■ **Raw data**
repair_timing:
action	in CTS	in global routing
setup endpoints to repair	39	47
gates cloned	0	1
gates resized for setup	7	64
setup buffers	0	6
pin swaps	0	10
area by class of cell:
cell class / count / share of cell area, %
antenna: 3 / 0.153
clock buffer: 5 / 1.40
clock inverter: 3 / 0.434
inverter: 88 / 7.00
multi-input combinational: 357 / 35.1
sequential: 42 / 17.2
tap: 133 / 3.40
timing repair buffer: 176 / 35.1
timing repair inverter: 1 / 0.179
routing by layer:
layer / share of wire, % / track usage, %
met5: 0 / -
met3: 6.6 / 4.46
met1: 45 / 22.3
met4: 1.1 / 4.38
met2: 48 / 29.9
`config.mk`:
```
export PLATFORM = sky130hd
export DESIGN_NAME = pb_press_emulator
export DESIGN_NICKNAME = d
export VERILOG_FILES = /design/src/rtl/pb_pkg.sv /design/src/rtl/pb_cmd_fifo.sv /design/src/rtl/pb_press_emulator.sv
export SDC_FILE = /design/constraint.sdc
export NUM_CORES = 1
export LEC_CHECK = 0
export CAP_MARGIN = 30
export CELL_PAD_IN_SITES_DETAIL_PLACEMENT = 0
export CELL_PAD_IN_SITES_GLOBAL_PLACEMENT = 1
export CORE_ASPECT_RATIO = 0.8
export CORE_MARGIN = 2
export CORE_UTILIZATION = 52
export CTS_BUF_LIST = sky130_fd_sc_hd__clkbuf_8
export CTS_CLUSTER_DIAMETER = 30
export DETAILED_ROUTE_END_ITERATION = 16
export HOLD_SLACK_MARGIN = 0.1
export MAX_ROUTING_LAYER = met4
export PLACE_DENSITY = 0.92
export SYNTH_ARGS = -nofsm -noshare
export SYNTH_HDL_FRONTEND = slang
export SYNTH_HIERARCHICAL = 1
export SYNTH_SLANG_ARGS = --single-unit
```
`constraint.sdc`:
```
create_clock -name clk -period 3.7 [get_ports clk]
set_input_delay 0.74 -clock clk [delete_from_list [all_inputs] [get_ports clk]]
set_output_delay 0.74 -clock clk [all_outputs]
set_load 0.005 [all_outputs]
```
$ cat config.mk
export PLATFORM = sky130hd
export DESIGN_NAME = branch_queue
export DESIGN_NICKNAME = d
export VERILOG_FILES = /design/src/rtl/branch_queue_pkg.sv /design/src/rtl/bq_ptr.sv /design/src/rtl/branch_queue.sv
export SDC_FILE = /design/constraint.sdc
export NUM_CORES = 1
export LEC_CHECK = 0
export CAP_MARGIN = 40
export CORE_UTILIZATION = 55
export CTS_BUF_LIST = sky130_fd_sc_hd__clkbuf_16
export DETAILED_ROUTE_END_ITERATION = 7
export GPL_TIMING_DRIVEN = 0
export MAX_ROUTING_LAYER = met4
export PLACE_DENSITY = 0.86
export SYNTH_ARGS = -nofsm -noshare
export SYNTH_HDL_FRONTEND = slang
export SYNTH_HIERARCHICAL = 1
export SYNTH_SLANG_ARGS = --single-unit
$ cat constraint.sdc
create_clock -name i_clk -period 4.4 [get_ports i_clk]
set_input_delay 0.66 -clock i_clk [delete_from_list [all_inputs] [get_ports i_clk]]
set_output_delay 0.66 -clock i_clk [all_outputs]
set_load 0.1 [all_outputs]
$ cat src/rtl/branch_queue_pkg.sv
// Shared types and constants for the in-flight branch queue.
//   PATTERN_WIDTH  : PHT index width
//   INST_MEM_WIDTH : instruction address width
//   BQ_DEPTH       : default number of branches in flight
//   branch_entry_t : one queued branch {pattern, prediction, alt_addr}
//   is_mispredict  : compares the actual outcome with the prediction's direction bit
package branch_queue_pkg;

  localparam int PATTERN_WIDTH  = 10;
  localparam int INST_MEM_WIDTH = 16;
  localparam int BQ_DEPTH       = 4;

  typedef struct packed {
    logic [PATTERN_WIDTH-1:0]  pattern;
    logic [1:0]                prediction;
    logic [INST_MEM_WIDTH-1:0] alt_addr;
  } branch_entry_t;

  // Bit 1 of the 2-bit saturating counter is the predicted direction.
  function automatic logic is_mispredict(input logic [1:0] prediction, input logic taken);
    return taken ^ prediction[1];
  endfunction

endpackage

$ cat src/rtl/bq_ptr.sv
// Head/tail/count bookkeeping for the branch queue.
//   i_clk, i_rst_n : clock, synchronous active-low reset
//   i_push         : push request from fetch
//   i_pop          : resolve request from the branch unit
//   i_flush        : misprediction flush (drops push/pop, empties the queue)
//   o_head, o_tail : read / write pointers
//   o_full         : count == DEPTH
//   o_push_acc     : push actually accepted this cycle
//   o_pop_acc      : pop actually accepted this cycle
module bq_ptr #(
  parameter int DEPTH = 4,
  parameter int PW    = $clog2(DEPTH)
) (
  input  logic          i_clk,
  input  logic          i_rst_n,
  input  logic          i_push,
  input  logic          i_pop,
  input  logic          i_flush,
  output logic [PW-1:0] o_head,
  output logic [PW-1:0] o_tail,
  output logic          o_full,
  output logic          o_push_acc,
  output logic          o_pop_acc
);

  localparam int CW = PW + 1;

  logic [PW-1:0] r_head;
  logic [PW-1:0] r_tail;
  logic [CW-1:0] r_count;
  logic          w_empty;
  logic          w_pop_acc;
  logic          w_push_acc;

  assign o_full  = (r_count == CW'(DEPTH));
  assign w_empty = (r_count == '0);

  assign w_pop_acc  = i_pop && !w_empty && !i_flush;
  // At full a push is still accepted when the head is leaving in the same
  // cycle: the slot being written is the one being freed.
  assign w_push_acc = i_push && !i_flush && (!o_full || w_pop_acc);

  assign o_head     = r_head;
  assign o_tail     = r_tail;
  assign o_pop_acc  = w_pop_acc;
  assign o_push_acc = w_push_acc;

  always_ff @(posedge i_clk) begin
    if (!i_rst_n) begin
      r_head  <= '0;
      r_tail  <= '0;
      r_count <= '0;
    end else if (i_flush) begin
      r_head  <= r_tail;
      r_count <= '0;
    end else begin
      if (w_push_acc) r_tail <= r_tail + PW'(1);
      if (w_pop_acc)  r_head <= r_head + PW'(1);
      case ({w_push_acc, w_pop_acc})
        2'b10:   r_count <= r_count + CW'(1);
        2'b01:   r_count <= r_count - CW'(1);
        default: r_count <= r_count;
      endcase
    end
  end

  always @(posedge i_clk) begin
    if (i_rst_n) begin
      assert (!(i_push && o_full && !w_pop_acc && !i_flush))
        else $warning("bq_ptr: push while full dropped");
      assert (!(i_pop && w_empty && !i_flush))
        else $warning("bq_ptr: resolve while empty ignored");
    end
  end

endmodule

$ cat src/rtl/branch_queue.sv
// In-order FIFO of in-flight conditional branches between fetch and the
// branch unit. Pops the head on resolve, reports commit and misprediction
// one cycle later, and flushes all younger entries on a misprediction.
//   i_clk, i_rst_n      : clock, synchronous active-low reset
//   i_push              : conditional branch leaves fetch
//   i_push_pattern      : PHT index of that branch
//   i_push_prediction   : 2-bit prediction of that branch
//   i_push_alt_addr     : non-predicted path address
//   o_full              : queue holds DEPTH branches, fetch must stall
//   i_resolve           : oldest branch resolves this cycle
//   i_resolve_taken     : actual outcome of that branch
//   o_commit_b          : pulse, a branch resolved last cycle
//   o_pattern_end       : PHT index of the committed branch
//   o_prediction_end    : prediction of the committed branch
//   o_failure           : committed branch was mispredicted
//   o_addr_on_failure   : restart address
module branch_queue
  import branch_queue_pkg::*;
#(
  parameter int DEPTH = BQ_DEPTH
) (
  input  logic                      i_clk,
  input  logic                      i_rst_n,
  input  logic                      i_push,
  input  logic [PATTERN_WIDTH-1:0]  i_push_pattern,
  input  logic [1:0]                i_push_prediction,
  input  logic [INST_MEM_WIDTH-1:0] i_push_alt_addr,
  output logic                      o_full,
  input  logic                      i_resolve,
  input  logic                      i_resolve_taken,
  output logic                      o_commit_b,
  output logic [PATTERN_WIDTH-1:0]  o_pattern_end,
  output logic [1:0]                o_prediction_end,
  output logic                      o_failure,
  output logic [INST_MEM_WIDTH-1:0] o_addr_on_failure
);

  localparam int PW = $clog2(DEPTH);

  branch_entry_t r_mem [DEPTH];
  branch_entry_t w_head_entry;
  branch_entry_t w_push_entry;

  logic [PW-1:0] w_head;
  logic [PW-1:0] w_tail;
  logic          w_push_acc;
  logic          w_pop_acc;

  logic                      r_commit_b;
  logic                      r_failure;
  logic [PATTERN_WIDTH-1:0]  r_pattern_end;
  logic [1:0]                r_prediction_end;
  logic [INST_MEM_WIDTH-1:0] r_addr_on_failure;

  bq_ptr #(
    .DEPTH (DEPTH)
  ) u_ptr (
    .i_clk      (i_clk),
    .i_rst_n    (i_rst_n),
    .i_push     (i_push),
    .i_pop      (i_resolve),
    .i_flush    (r_failure),
    .o_head     (w_head),
    .o_tail     (w_tail),
    .o_full     (o_full),
    .o_push_acc (w_push_acc),
    .o_pop_acc  (w_pop_acc)
  );

  assign w_push_entry = '{pattern:    i_push_pattern,
                          prediction: i_push_prediction,
                          alt_addr:   i_push_alt_addr};

  // Storage is not reset; only entries between head and tail are ever read.
  always_ff @(posedge i_clk) begin
    if (w_push_acc) r_mem[w_tail] <= w_push_entry;
  end

  assign w_head_entry = r_mem[w_head];

  always_ff @(posedge i_clk) begin
    if (!i_rst_n) begin
      r_commit_b        <= 1'b0;
      r_failure         <= 1'b0;
      r_pattern_end     <= '0;
      r_prediction_end  <= '0;
      r_addr_on_failure <= '0;
    end else if (w_pop_acc) begin
      r_commit_b        <= 1'b1;
      r_failure         <= is_mispredict(w_head_entry.prediction, i_resolve_taken);
      r_pattern_end     <= w_head_entry.pattern;
      r_prediction_end  <= w_head_entry.prediction;
      r_addr_on_failure <= w_head_entry.alt_addr;
    end else begin
      // Data outputs hold so the last commit stays observable.
      r_commit_b <= 1'b0;
      r_failure  <= 1'b0;
    end
  end

  assign o_commit_b        = r_commit_b;
  assign o_failure         = r_failure;
  assign o_pattern_end     = r_pattern_end;
  assign o_prediction_end  = r_prediction_end;
  assign o_addr_on_failure = r_addr_on_failure;

endmodule
==> summary.md <==
| Metric | Value |
|---|---|
| Netlist cell types | 32 |
| Largest area contributor in the synthesized netlist | sky130_fd_sc_hd__edfxtp_1 |
| Capture point of the worst reg-to-reg path | r_mem[0][7] |
| Kind of end point of the critical path | flip-flop |
| Startpoint of the lowest-slack register-to-register path | u_ptr/r_count[0] |
| Area share of fa/ha/maj cells after synthesis | 0.00589 |
| Worst hold path cell count | 2 |
| Measured slew at the worst slew-check pin | 0.799 ns |
| Clock buffer depth | 2 |
| Synthesized net count | 357 |
| GRT Util Overall | 0.256 |
| Worst EP required | about 4.5 ns |
| Total wirelength of the detailed-routed design | ~12,000 µm |
| Compound-gate portion of the synthesized area | 0.0521 |
| Final max-slew violation count | 0 |
| Source of the critical timing path | i_resolve |
| Worst IR Drop VDD | 0.447 mV |
| Die ar. | 0.0105 mm² |
| Port-buffer cells | 63 |
| Area fraction of the dominant cell type after synthesis | 0.608 |
| Wire length of the first global-routing pass | between 15,000 and 20,000 µm |
| Mapped Avg Cell Area | 17.2 µm² |
| Post-Route Skew | 0.0104 ns |
| Final antenna-violating net count | 0 |
| Final std cells w/o fill | about 590 |
| I/O pin cnt | 64 |
| Start point of the worst min-delay path | o_pattern_end[0] |
| Clock latency of the later-clocked register in the worst-skew pair | 0.41 ns |
| WHS Endpoint | o_pattern_end[0] |
| CTS Buf Count | 17 |
| Share of final-layout standard cells stronger than drive strength 1 | 0.181 |
| Least setup slack across all paths after layout | 1.72 ns |
| Basic-gate share of the synthesized area counting and, or, nand and nor cells | 0.0665 |
| Post-route clock period utilization | 0.610 |
| Hold crit path type | flip-flop to flip-flop |
| Post-cts resize count | 0 |
| Site row count | 36 |
| Biggest fanout along the worst timing path | 8 |
| # Max-Cap Violations | 0 |
| Hold slack | 0.499 ns |
| Count of antenna diodes in the layout | 0 |
| HPWL after detailed placement | 7140 µm |
| Combinational family with the most area after synthesis | multiplexers |
| Logic depth of the worst register-to-register path | 5 |
| Static Leak | ~2.5 nW |
| Iteration count of the initial detailed-routing pass | 4 |
| Per-cell routed wire length | roughly 21 µm |
| Residual overflow from global routing | 0 |
| Maximum operating frequency | 373 MHz |
| Number of warning messages in the yosys log | 6 |
| Multiplexer area fraction after synthesis | 0.107 |
| Worst slack after detailed placement | between 1 and 1.5 ns |
| Total number of vias | 3,402 |
| Reg2Reg Setup Slack | 2.06 ns |
| Fraction of synthesized cell area in xor and xnor cells | 0.00792 |
| Core footprint | 0.00977 mm² |
| Total number of H-tree levels | 4 |
| Tmin final | 2.68 ns |
| Synthesized cell area | 0.00553 mm² |
| Instance count of the mapped netlist | 322 |
| Number of endpoints failing setup at the final stage | 0 |
| Slew HR | 0.467 |
| CTS tree | built |
| Pwr dens | 680 mW/mm² |
| Number of DRC violations after detailed-routing iteration 0 | roughly 230 |
| Library cell used as clock root buffer | sky130_fd_sc_hd__clkbuf_16 |
| Worst setup path category | input pin to flip-flop |
| Initial Util | 0.566 |
| Last weighted congestion value of the routability-driven placer | 0.787 |
| Maximum number of pins on one net before global-route repair | 29 |
| Largest cells by area after synthesis | sky130_fd_sc_hd__edfxtp_1 (61%), sky130_fd_sc_hd__dfxtp_1 (13%), sky130_fd_sc_hd__mux2i_1 (10%), sky130_fd_sc_hd__o221ai_1 (4.3%), sky130_fd_sc_hd__nand3b_1 (3.8%) |
| Post-layout nets | about 470 |
| Vert. Die Dim | roughly 100 µm |
| Vias in the first global route | 3,486 |
| Unrepaired setup endpoints after global routing | false |
| Signal arrival time at the worst endpoint | 2.80 ns |
| Outcome | finished, final reports clean |
| DRC violations left | 0 |
| Hold Vio Cnt, Final | 0 |
| Growth of design area from synthesis to finish | 34.7% |
| Antenna violations before repair | 0 |
| Hold-fix buffer count after cts | 0 |
| Clock net sink count | 149 |
| CP Launch Type | input pin |
| Total of fill cells in the finished design | 530 |
| Horiz. Die Dim | 102 µm |
| Sequential share of the synthesized area | 0.742 |
| Number of placed cells counting well taps | about 550 |
| Clock slew at reported path FFs | roughly 0.060 ns |
| Via/cell ratio | 5.82 |
| Buffers inserted by post-CTS timing repair | 0 |
| Number of synthesized register bits | 149 |
| Total design power | 5.06 mW |
-- worst max path at each step --
stage	to	slack, ns
final	r_mem[0][7]	1.72
after global routing	u_ptr/r_count[2]	1.64
after CTS	r_mem[0][8]	1.78
after detailed placement	u_ptr/r_count[2]	1.42
after global placement	r_mem[0][0]	-1.32
after floorplan	r_mem[0][0]	0.67
-- cell type report --
type	count	area, µm²	area share
clock buffer	17	425	0.0571
sequential	149	4100	0.551
multi-input combinational	152	1340	0.180
tap	133	166	0.0223
timing repair buffer	98	1150	0.155
buffer	16	80.1	0.0108
clock inverter	15	158	0.0212
inverter	5	18.8	0.00252
-- layout by cell type, fill, tap and decap left out, types with 4 or more instances in the layout --
| cell | netlist | layout |
|---|---|---|
| sky130_fd_sc_hd__buf_8 | 0 | 31 |
| sky130_fd_sc_hd__clkdlybuf4s50_1 | 0 | 63 |
| sky130_fd_sc_hd__clkbuf_16 | 0 | 17 |
| sky130_fd_sc_hd__buf_4 | 4 | 5 |
| sky130_fd_sc_hd__inv_1 | 4 | 5 |
| sky130_fd_sc_hd__o221ai_1 | 27 | 27 |
| sky130_fd_sc_hd__a21oi_1 | 4 | 4 |
| sky130_fd_sc_hd__clkinvlp_4 | 0 | 5 |
| sky130_fd_sc_hd__mux2i_1 | 57 | 57 |
| sky130_fd_sc_hd__edfxtp_1 | 112 | 112 |
| sky130_fd_sc_hd__nor2_1 | 5 | 4 |
| sky130_fd_sc_hd__nand3b_1 | 28 | 28 |
| sky130_fd_sc_hd__dfxtp_1 | 37 | 37 |
| sky130_fd_sc_hd__buf_2 | 4 | 4 |
| sky130_fd_sc_hd__nand2_1 | 4 | 4 |
| sky130_fd_sc_hd__clkbuf_1 | 6 | 6 |
| sky130_fd_sc_hd__xor2_1 | 5 | 5 |
-- synth_stat cells, drive strengths merged --
master and n:
nand2b 2, nor2 5, or3 1, mux4 1, nand2 4, xor2 5
and2 2, o21ai 3, buf 10, nand3b 28, nor4bb 1, inv 5
edfxtp 112, o311ai 1, nor2b 1, and3b 1, a21oi 4, o221ai 27
dfxtp 37, nand3 1, fa 1, and3 2, mux2i 57, o31ai 1
nor3b 2, ha 1, nor4b 1, clkbuf 6
-- sequential cells by signal, indices dropped and copies added, names as in the netlist --
| register | flops |
|---|---|
| u_ptr/o_head | 2 |
| o_commit_b | 1 |
| o_prediction_end | 2 |
| u_ptr/o_tail | 2 |
| o_addr_on_failure | 16 |
| r_mem | 112 |
| o_failure | 1 |
| u_ptr/r_count | 3 |
| o_pattern_end | 10 |
-- per-stage QoR --
stage | util | TNS (ns) | instance area (µm²)
6_report | 0.762 | 0 | 7450
5_1_grt | 0.762 | 0 | 7450
4_1_cts | 0.762 | 0 | 7450
3_5_place_dp | 0.702 | 0 | 6860
3_3_place_gp | 0.647 | -36.78 | 6320
2_1_floorplan | - | 0 | 5530
-- worst max-delay path, cell delays in order --
cell and delay (ns):
sky130_fd_sc_hd__clkdlybuf4s50_1 0.55, sky130_fd_sc_hd__nor4b_4 0.07, sky130_fd_sc_hd__nor3b_2 0.36, sky130_fd_sc_hd__nor3b_2 0.68, sky130_fd_sc_hd__buf_6 0.25, sky130_fd_sc_hd__buf_4 0.21
-- report_power, final --
group	switching [mW]	internal, mW
Combinational	1.13	0.671
Sequential	0.123	1.73
Clock	0.571	0.837
-- routing by layer --
layer	GRT usage	part of all wire
met5	-	0
met4	0.110	0.020
met3	0.0609	0.055
met2	0.409	0.52
met1	0.312	0.41
-- kinds of logic after synthesis --
group	Yosys count
fa+ha+maj	2
simple gates	51
compound gates	36
buf+inv	21
xor+xnor	5
flops	149
mux	58
Power figures use the tool's default switching activity.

■ **What to work on**
Across the listing above, how many lines include the word "layout"? Answer with only the number.

■ **Written response**
6